**INPUT DATA**
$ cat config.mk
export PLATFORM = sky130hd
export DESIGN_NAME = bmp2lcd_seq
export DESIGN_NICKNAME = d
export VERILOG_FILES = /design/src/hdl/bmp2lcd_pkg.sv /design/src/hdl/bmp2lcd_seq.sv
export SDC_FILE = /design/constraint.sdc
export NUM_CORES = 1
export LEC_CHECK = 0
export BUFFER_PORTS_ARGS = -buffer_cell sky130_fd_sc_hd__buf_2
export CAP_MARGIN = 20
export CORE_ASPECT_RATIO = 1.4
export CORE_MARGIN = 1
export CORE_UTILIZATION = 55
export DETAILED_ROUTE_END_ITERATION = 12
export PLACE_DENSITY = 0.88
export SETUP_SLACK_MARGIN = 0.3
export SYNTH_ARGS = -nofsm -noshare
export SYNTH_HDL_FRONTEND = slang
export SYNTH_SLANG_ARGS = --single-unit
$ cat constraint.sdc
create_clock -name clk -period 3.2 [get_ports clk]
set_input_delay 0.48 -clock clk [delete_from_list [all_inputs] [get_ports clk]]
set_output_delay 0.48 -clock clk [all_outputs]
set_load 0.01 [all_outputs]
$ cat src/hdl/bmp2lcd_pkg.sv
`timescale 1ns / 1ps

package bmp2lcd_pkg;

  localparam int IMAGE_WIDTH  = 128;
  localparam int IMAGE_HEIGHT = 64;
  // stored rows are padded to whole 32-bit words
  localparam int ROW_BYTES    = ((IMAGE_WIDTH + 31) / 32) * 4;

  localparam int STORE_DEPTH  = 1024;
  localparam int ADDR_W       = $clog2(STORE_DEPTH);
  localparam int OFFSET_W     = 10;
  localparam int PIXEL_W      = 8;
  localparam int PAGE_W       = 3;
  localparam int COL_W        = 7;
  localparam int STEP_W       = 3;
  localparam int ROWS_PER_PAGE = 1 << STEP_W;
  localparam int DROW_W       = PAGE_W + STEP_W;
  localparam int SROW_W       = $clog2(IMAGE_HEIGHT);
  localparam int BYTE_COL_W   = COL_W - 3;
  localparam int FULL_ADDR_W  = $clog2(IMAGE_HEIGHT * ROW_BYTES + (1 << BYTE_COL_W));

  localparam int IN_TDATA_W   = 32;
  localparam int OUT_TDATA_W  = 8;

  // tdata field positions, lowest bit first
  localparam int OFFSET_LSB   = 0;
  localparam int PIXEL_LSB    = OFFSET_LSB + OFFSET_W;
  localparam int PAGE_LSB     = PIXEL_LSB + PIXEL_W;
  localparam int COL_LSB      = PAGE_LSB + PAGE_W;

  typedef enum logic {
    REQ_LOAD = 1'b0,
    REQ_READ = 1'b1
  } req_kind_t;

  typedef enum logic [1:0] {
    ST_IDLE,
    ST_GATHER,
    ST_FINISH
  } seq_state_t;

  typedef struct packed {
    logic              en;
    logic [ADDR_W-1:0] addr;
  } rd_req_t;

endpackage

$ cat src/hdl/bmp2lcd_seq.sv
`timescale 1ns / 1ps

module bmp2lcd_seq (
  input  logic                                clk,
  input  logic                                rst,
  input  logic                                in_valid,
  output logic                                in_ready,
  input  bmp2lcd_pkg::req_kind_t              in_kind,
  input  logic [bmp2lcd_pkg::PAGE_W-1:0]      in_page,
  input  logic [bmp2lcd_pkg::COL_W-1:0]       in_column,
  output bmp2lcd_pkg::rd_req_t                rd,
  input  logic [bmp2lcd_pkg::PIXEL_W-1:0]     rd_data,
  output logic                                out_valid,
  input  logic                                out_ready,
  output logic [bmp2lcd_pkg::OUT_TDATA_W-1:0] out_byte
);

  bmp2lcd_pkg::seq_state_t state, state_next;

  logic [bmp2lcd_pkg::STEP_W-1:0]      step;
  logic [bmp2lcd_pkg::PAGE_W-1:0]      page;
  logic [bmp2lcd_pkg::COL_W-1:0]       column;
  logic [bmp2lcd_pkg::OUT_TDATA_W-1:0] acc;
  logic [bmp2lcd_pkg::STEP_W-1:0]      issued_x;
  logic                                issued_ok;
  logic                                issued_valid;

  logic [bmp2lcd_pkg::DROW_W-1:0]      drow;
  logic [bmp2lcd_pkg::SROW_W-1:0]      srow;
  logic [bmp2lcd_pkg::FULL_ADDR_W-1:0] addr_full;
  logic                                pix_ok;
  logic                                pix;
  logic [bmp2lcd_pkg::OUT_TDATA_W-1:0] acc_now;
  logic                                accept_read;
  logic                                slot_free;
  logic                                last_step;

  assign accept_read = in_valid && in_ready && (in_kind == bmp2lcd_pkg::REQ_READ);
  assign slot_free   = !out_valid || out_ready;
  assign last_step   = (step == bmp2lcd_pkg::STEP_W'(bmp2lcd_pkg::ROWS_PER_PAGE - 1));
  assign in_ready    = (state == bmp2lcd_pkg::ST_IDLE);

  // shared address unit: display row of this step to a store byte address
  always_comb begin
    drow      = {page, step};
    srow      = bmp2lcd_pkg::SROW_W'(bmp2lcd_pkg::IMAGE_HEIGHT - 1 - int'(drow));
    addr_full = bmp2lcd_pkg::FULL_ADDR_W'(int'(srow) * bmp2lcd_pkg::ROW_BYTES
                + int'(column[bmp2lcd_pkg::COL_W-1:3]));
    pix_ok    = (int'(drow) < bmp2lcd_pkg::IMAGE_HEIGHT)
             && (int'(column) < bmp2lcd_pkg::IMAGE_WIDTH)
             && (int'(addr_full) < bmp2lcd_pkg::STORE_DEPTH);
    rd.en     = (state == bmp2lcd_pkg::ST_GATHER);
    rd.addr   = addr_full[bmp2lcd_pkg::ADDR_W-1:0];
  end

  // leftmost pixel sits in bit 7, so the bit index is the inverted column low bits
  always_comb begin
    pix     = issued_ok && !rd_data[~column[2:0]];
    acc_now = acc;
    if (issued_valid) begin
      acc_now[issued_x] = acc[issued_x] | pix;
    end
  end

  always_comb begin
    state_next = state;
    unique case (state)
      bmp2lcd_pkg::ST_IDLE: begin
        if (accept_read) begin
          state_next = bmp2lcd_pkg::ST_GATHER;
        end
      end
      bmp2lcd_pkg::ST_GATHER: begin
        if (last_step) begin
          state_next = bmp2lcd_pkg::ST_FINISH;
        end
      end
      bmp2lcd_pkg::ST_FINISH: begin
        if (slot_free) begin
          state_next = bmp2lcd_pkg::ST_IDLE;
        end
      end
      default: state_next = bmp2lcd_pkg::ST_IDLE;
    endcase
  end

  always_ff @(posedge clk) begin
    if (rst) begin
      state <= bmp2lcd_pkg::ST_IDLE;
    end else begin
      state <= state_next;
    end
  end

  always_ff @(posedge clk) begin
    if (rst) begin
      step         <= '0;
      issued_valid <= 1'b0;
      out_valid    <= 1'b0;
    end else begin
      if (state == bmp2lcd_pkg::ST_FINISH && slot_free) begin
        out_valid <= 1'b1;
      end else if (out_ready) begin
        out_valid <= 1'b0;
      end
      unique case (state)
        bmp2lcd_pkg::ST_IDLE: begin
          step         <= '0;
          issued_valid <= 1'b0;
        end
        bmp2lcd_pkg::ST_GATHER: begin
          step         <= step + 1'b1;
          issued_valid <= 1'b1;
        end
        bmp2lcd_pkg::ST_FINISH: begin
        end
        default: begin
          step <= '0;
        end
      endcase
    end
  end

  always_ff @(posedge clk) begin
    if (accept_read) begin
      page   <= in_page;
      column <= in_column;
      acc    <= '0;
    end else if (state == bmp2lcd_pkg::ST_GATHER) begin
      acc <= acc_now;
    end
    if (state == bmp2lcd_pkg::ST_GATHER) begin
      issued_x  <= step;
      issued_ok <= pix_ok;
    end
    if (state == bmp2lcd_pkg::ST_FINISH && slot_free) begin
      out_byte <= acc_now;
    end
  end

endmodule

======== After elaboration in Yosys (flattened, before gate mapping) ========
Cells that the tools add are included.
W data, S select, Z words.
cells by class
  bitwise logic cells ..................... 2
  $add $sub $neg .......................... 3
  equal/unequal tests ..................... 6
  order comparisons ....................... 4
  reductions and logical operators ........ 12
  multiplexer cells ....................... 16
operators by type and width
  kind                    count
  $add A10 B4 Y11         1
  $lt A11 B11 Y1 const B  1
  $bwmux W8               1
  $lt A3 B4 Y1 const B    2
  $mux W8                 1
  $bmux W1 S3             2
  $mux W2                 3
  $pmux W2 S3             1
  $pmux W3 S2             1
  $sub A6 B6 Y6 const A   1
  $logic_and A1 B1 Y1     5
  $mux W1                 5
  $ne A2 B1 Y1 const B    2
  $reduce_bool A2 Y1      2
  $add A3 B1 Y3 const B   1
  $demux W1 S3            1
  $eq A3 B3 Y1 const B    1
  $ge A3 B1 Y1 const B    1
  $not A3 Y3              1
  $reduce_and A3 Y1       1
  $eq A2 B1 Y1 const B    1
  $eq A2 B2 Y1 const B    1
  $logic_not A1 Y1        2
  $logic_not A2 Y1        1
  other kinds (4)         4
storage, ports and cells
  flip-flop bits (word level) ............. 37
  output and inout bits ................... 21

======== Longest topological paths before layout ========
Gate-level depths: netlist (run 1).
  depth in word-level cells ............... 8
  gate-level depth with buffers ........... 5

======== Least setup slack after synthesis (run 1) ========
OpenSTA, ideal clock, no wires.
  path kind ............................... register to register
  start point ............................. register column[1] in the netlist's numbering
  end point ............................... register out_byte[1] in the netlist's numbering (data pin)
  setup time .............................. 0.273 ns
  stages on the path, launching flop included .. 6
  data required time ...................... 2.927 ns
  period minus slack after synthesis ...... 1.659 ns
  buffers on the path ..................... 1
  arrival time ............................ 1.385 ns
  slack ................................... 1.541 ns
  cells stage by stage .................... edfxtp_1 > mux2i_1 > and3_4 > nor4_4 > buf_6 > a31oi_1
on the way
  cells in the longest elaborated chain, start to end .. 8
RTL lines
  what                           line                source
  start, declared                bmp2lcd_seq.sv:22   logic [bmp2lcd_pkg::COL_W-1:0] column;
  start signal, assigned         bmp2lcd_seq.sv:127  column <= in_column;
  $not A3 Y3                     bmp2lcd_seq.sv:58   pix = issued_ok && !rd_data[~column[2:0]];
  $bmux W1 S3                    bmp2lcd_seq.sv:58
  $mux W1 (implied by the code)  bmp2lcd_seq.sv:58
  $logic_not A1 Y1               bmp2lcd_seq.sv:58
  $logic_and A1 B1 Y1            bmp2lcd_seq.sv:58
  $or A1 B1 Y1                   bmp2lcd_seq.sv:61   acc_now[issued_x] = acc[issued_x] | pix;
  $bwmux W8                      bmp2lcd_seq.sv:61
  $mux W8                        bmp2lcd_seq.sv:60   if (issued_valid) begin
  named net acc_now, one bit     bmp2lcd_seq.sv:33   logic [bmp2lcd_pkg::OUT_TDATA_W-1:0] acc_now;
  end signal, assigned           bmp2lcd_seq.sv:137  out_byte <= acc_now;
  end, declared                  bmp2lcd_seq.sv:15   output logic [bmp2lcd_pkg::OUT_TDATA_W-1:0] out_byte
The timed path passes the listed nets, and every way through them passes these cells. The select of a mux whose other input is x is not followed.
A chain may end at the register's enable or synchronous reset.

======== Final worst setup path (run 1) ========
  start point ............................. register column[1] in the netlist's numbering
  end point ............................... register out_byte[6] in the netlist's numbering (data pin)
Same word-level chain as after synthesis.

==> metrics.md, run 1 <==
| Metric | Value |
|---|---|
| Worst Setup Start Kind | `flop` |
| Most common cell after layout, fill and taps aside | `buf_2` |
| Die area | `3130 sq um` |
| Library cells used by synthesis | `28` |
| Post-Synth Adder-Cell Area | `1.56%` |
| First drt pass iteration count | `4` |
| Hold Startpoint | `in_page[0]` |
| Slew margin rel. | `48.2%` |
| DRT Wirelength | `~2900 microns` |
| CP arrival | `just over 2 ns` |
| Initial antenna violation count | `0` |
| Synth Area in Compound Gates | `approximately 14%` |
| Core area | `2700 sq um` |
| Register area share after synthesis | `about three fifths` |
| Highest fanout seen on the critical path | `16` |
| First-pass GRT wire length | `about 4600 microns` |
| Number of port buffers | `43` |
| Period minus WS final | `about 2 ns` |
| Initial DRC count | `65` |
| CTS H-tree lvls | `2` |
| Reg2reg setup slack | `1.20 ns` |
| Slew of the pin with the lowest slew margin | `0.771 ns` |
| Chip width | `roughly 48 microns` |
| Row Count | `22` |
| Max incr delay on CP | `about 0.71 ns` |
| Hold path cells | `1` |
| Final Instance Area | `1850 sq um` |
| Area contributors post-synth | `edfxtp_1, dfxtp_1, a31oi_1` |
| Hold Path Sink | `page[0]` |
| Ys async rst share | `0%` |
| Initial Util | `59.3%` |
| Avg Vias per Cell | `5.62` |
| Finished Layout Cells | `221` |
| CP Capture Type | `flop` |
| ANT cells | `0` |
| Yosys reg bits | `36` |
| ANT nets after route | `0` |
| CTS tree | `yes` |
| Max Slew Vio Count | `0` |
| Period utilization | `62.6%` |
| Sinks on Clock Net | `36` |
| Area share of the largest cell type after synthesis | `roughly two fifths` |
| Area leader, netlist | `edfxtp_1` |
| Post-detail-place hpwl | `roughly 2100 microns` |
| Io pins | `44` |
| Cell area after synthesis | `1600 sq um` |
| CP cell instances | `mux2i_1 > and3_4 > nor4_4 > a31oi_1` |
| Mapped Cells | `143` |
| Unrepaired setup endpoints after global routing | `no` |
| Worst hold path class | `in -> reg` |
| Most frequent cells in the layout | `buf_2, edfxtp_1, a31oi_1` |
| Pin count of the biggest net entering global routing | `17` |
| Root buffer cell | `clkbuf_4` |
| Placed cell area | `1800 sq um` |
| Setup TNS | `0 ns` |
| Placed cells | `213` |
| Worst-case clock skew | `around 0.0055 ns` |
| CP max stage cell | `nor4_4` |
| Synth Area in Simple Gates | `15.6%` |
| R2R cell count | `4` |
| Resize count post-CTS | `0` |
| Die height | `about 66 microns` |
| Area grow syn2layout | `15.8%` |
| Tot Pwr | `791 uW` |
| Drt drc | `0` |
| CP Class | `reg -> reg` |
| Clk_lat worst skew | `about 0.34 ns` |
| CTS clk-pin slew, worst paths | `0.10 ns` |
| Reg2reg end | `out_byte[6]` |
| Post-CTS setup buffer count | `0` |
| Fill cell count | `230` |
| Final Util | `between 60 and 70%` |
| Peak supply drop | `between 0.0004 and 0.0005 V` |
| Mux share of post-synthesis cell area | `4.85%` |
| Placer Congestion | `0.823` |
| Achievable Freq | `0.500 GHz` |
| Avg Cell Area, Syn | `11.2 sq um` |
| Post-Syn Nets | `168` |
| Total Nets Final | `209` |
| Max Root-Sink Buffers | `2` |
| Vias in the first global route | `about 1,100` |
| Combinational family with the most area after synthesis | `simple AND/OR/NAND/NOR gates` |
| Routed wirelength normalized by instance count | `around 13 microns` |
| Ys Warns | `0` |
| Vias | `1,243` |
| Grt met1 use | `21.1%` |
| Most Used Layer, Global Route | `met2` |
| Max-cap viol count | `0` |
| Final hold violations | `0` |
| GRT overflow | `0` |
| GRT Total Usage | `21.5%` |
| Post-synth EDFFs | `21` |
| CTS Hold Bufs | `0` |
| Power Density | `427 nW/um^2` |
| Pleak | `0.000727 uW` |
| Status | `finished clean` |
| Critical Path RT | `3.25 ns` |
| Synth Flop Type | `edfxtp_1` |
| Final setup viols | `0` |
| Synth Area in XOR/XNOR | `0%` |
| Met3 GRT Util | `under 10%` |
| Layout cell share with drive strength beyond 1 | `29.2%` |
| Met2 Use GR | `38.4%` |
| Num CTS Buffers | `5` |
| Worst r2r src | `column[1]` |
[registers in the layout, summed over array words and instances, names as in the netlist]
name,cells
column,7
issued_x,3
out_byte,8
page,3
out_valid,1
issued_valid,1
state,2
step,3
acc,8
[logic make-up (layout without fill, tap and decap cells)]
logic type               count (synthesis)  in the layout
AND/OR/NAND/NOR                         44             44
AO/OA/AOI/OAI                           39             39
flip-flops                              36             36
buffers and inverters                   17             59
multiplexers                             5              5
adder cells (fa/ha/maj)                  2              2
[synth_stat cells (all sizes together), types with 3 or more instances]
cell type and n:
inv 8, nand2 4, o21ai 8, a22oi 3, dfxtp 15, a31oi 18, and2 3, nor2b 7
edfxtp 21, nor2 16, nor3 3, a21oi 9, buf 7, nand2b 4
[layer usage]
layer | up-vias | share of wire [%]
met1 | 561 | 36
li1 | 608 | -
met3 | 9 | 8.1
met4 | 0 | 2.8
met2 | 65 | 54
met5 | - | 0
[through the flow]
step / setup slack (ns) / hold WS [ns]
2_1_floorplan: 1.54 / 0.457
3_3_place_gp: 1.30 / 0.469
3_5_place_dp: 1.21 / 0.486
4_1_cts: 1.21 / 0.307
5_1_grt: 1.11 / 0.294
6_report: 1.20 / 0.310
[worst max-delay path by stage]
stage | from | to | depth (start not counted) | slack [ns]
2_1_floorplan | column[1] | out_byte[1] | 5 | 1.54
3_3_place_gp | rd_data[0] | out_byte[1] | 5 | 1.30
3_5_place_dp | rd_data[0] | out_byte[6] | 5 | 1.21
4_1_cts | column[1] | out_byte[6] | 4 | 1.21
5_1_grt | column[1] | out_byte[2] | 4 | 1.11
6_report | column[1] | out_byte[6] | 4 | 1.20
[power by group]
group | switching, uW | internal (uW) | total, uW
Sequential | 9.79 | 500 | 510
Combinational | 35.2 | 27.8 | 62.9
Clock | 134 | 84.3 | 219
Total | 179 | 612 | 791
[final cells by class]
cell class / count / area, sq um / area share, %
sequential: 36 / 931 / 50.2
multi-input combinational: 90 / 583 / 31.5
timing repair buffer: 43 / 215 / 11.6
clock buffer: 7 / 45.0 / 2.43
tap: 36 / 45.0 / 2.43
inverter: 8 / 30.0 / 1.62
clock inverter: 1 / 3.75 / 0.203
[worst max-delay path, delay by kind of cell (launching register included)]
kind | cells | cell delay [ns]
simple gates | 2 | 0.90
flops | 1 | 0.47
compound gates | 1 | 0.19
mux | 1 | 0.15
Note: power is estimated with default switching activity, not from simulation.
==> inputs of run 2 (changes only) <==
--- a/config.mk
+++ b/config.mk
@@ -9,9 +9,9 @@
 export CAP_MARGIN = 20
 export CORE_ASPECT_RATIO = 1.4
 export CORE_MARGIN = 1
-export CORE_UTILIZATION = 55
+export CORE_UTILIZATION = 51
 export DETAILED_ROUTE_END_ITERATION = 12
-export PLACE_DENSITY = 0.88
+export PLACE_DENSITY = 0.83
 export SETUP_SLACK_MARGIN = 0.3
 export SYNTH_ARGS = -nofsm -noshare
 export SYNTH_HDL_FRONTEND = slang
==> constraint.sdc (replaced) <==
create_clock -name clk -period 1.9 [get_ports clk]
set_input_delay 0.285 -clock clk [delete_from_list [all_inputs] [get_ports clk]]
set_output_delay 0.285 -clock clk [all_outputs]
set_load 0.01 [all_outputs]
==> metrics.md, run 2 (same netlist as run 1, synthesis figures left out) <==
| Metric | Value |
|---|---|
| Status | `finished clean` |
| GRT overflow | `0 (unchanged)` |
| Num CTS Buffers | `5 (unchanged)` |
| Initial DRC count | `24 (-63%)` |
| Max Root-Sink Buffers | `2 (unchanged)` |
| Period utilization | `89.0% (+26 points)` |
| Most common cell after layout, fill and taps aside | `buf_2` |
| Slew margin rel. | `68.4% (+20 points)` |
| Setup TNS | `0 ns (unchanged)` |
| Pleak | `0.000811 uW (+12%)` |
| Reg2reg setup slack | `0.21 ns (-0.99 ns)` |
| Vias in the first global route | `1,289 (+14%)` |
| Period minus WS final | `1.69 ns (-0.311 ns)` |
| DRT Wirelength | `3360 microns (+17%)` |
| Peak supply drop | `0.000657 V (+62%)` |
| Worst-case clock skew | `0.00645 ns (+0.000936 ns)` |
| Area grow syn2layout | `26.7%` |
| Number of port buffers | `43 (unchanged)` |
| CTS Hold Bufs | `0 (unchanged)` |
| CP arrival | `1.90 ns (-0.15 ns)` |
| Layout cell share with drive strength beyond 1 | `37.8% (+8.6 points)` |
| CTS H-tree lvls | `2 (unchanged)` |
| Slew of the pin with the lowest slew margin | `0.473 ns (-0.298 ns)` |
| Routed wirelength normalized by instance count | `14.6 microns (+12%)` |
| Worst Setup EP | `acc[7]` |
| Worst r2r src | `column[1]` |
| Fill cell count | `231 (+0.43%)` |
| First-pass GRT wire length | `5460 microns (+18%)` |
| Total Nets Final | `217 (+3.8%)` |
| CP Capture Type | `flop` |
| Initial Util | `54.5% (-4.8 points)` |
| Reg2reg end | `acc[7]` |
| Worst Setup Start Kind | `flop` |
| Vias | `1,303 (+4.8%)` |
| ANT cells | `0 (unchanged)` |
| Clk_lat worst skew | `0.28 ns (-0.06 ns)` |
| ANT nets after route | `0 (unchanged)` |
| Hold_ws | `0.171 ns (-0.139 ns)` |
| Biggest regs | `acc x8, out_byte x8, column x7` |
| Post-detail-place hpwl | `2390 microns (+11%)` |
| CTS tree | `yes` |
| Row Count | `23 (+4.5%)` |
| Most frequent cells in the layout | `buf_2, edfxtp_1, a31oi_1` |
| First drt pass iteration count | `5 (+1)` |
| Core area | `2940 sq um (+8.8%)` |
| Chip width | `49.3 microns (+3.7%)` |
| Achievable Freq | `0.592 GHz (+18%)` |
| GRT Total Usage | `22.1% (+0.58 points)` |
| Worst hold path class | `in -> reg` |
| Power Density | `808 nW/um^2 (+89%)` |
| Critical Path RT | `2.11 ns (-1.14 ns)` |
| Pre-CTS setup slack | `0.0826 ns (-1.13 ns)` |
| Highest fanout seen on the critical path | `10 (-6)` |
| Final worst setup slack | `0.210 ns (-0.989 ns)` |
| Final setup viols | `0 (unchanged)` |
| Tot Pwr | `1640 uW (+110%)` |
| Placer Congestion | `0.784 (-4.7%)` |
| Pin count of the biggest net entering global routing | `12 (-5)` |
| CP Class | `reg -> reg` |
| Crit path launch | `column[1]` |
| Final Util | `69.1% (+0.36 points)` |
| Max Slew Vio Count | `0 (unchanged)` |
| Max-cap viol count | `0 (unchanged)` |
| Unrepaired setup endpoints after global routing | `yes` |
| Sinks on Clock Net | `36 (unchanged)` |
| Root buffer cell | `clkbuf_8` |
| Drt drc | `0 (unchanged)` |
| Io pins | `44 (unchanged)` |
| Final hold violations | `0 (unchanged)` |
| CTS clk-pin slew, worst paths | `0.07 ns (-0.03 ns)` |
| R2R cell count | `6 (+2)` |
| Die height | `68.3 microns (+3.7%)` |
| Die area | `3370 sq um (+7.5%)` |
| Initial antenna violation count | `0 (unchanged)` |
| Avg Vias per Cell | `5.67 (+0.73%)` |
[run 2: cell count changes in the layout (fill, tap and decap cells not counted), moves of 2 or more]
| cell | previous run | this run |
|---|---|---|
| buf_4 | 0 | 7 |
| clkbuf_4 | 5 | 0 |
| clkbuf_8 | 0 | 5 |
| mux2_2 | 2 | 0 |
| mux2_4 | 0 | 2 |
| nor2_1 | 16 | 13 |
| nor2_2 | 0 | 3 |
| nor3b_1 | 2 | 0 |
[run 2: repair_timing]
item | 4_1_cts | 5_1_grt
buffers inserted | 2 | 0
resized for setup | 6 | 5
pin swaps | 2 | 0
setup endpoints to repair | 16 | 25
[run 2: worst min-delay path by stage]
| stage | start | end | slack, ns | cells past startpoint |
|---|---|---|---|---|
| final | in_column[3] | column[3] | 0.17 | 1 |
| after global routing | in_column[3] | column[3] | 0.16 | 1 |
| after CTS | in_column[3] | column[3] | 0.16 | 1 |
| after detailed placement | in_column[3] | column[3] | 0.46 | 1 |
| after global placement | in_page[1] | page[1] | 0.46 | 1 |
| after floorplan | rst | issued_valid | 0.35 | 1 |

**WHAT THE TASK REQUIRES**
Please give the number of lines in the data above where the word "drive" appears, and nothing besides.

**WRITTEN ANSWER**
2